Its really quiet in the house now, as Grandaddy has gone to bed. I've had a pretty emotionally charged couple of days. Its hard to believe I got to Shreveport only yesterday.
I went to the hospital with Grandaddy shortly after I got here around 5:30 to see Grandma. I was taken aback by her resilience. She was laid up in a hospital bed with tubes coming out of her that click every 30 seconds to inject some weirdo fluid into her bloodstream and she can't move without tons of help. We don't know what's wrong yet, even still today, because she hasn't been able to get an MRI, but she was so happy to see me. She was just so happy. She was glowing, radiant. Grandma embodies love: it doesn't matter what her circumstances are because she was around her family, and that was enough.
After coming home from the hospital we returned home for dinner. Grandaddy invited over the guy that does computer stuff for him because he's having a really hard time right now, and he brought his little girl, Juliette, with him. She introduced herself as Juliette with two T's and two E's. Juliette brought over her barrel of slime and we played and played all night. He was so happy to be with his little girl and see her happy. Spending time with people like that is incredible; you're just simply spending time with each other, but being around people that care for you can lift your burdens. Another example of love.
When everyone had left, I got an anticipated phone call. He discreetly slipped into conversation that he had been thinking about me a lot. I didn't have the guts to admit that I cannot stop thinking about him. If I stay til Saturday, he said he'd take me out.

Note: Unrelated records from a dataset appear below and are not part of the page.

$ cat config.mk
export PLATFORM = sky130hd
export DESIGN_NAME = prf_flat
export DESIGN_NICKNAME = d
export VERILOG_FILES = /design/src/common/cdb_if.sv /design/src/rename/prf.sv /design/src/flat_wrapper.sv
export VERILOG_INCLUDE_DIRS = /design/src /design/src/common
export SDC_FILE = /design/constraint.sdc
export NUM_CORES = 2
export LEC_CHECK = 0
export ABC_AREA = 0
export BUFFER_PORTS_ARGS = -buffer_cell sky130_fd_sc_hd__buf_2
export CORE_ASPECT_RATIO = 0.75
export CORE_MARGIN = 2
export CORE_UTILIZATION = 37
export DETAILED_ROUTE_END_ITERATION = 6
export HOLD_SLACK_MARGIN = 0.08
export PLACE_DENSITY_LB_ADDON = 0.2
export SETUP_SLACK_MARGIN = 0.5
export SYNTH_ARGS = -nofsm -noshare
export SYNTH_HDL_FRONTEND = slang
export SYNTH_SLANG_ARGS = --single-unit
$ cat constraint.sdc
create_clock -name clock -period 9.17 [get_ports clock]
set_clock_uncertainty 0.2 [all_clocks]
set_input_delay 0.917 -clock clock [delete_from_list [all_inputs] [get_ports clock]]
set_output_delay 0.917 -clock clock [all_outputs]
set_load 0.02 [all_outputs]
### config.mk
export PLATFORM = sky130hd
export DESIGN_NAME = decode
export DESIGN_NICKNAME = d
export VERILOG_FILES = /design/src/common/ooo_pkg.sv /design/src/hdl/decode.sv
export VERILOG_INCLUDE_DIRS = /design/src /design/src/common
export SDC_FILE = /design/constraint.sdc
export NUM_CORES = 1
export LEC_CHECK = 0
export ABC_CLOCK_PERIOD_IN_PS = 1700
export BUFFER_PORTS_ARGS = -buffer_cell sky130_fd_sc_hd__buf_2
export CAP_MARGIN = 20
export CORE_AREA = 10 10 54 56
export DETAILED_ROUTE_END_ITERATION = 8
export DIE_AREA = 0 0 64 66
export PLACE_DENSITY = 0.79
export RECOVER_POWER = 100
export SLEW_MARGIN = 10
export SYNTH_ARGS = -nofsm -noshare
export SYNTH_HDL_FRONTEND = slang
export SYNTH_SLANG_ARGS = --single-unit
### constraint.sdc
create_clock -name vclk -period 1.7
set_input_delay 0.34 -clock vclk [all_inputs]
set_output_delay 0.34 -clock vclk [all_outputs]
set_load 0.005 [all_outputs]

Although its the hardest decision I feel like I've had to make this month, I think I'm going to have to go back to New Orleans on Wednesday.
Elizabeth and I went and sat with Grandaddy after I hung up the phone, I in his lap and she in the chair next to us. He started talking about Grandma, reflecting on their first date and all their years together. Elizabeth and I saw him wipe a tear from his eye. I felt my heart welling up until I thought it would burst. The three of us went and sat on the couch and we gave Grandaddy a back scratch, his all time favorite thing. He continued to reminisce and all I could think about was how I want a love like that and how immensely God has blessed our family. We've had some rough patches, but we're all in one piece and we know that we love each other. After some more cuddle time, we tucked him into bed.

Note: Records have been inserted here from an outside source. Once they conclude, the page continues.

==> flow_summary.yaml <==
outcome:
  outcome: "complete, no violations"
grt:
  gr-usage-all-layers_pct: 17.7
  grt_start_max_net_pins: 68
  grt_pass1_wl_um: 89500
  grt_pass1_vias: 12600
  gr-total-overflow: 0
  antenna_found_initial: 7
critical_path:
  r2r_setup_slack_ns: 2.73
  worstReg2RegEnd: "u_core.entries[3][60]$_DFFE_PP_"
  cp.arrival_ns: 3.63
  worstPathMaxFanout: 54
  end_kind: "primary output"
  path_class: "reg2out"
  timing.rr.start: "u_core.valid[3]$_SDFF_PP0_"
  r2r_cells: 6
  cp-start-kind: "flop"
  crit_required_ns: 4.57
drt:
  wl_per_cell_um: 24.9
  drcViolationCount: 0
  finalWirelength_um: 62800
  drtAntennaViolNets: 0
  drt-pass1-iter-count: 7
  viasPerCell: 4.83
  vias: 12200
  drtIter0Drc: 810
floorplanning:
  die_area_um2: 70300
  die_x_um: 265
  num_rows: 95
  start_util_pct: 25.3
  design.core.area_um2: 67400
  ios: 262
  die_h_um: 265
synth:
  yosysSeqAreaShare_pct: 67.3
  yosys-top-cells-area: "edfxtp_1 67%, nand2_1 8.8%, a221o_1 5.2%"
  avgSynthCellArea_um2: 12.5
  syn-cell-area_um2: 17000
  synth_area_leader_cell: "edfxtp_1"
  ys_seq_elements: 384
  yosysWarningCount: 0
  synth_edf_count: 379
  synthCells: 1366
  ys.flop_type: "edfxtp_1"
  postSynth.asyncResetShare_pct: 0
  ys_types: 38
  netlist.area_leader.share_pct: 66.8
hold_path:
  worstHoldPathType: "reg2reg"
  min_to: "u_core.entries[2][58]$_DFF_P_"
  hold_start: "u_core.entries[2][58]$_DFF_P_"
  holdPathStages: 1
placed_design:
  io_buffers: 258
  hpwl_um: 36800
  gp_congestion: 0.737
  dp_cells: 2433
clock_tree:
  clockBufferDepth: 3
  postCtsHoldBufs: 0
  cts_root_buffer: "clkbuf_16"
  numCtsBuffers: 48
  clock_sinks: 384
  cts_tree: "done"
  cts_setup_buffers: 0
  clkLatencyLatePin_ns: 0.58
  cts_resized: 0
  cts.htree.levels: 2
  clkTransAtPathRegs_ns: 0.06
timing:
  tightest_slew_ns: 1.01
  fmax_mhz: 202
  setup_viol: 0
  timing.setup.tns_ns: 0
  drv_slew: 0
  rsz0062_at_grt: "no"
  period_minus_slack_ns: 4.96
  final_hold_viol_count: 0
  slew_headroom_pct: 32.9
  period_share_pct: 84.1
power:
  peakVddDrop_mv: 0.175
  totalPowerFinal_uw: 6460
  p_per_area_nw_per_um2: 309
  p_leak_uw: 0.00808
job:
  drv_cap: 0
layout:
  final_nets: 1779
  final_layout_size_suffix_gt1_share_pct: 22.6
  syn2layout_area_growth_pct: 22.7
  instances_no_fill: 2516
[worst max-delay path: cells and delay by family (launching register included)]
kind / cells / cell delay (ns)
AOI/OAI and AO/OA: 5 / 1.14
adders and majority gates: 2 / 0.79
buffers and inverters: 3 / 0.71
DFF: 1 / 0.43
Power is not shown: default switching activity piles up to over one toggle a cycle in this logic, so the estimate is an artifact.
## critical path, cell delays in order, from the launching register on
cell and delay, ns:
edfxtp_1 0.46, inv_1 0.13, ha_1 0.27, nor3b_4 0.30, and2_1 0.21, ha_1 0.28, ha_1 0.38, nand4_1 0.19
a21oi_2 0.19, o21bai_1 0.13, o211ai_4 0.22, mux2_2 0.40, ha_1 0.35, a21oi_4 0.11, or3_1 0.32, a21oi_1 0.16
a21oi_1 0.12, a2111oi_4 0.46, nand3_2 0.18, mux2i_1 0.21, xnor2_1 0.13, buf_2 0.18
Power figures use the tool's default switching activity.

Grandma sent me some furniture, but the chairs she sent really didn't fit my house so I brought them back with me and Elizabeth helped me move them into the attic. When we were kids and our grandparents still lived in Dudley Square we would spend hours and hours playing in the huge attic on the third story. And once again we found our 20 year old selves discovering hidden treasures. We found scores of old photos including one of Grandma and Grandaddy together in high school after one of Grandaddy's football games; they were the most beautiful teenagers I've ever seen. I tried on my mom's Cotillion dress and both of us tried on Grandma's wedding dress and Grandaddy's football state champs letterman jacket. Elizabeth went to watch tv and I stayed in the attic a bit longer to just linger there around all these things that held so much meaning. All the things of memories.
The two of us stayed up all night talking. She really needed someone to just listen, and I'm so glad that I can be that person for her. I'm so glad that we're best of friends again.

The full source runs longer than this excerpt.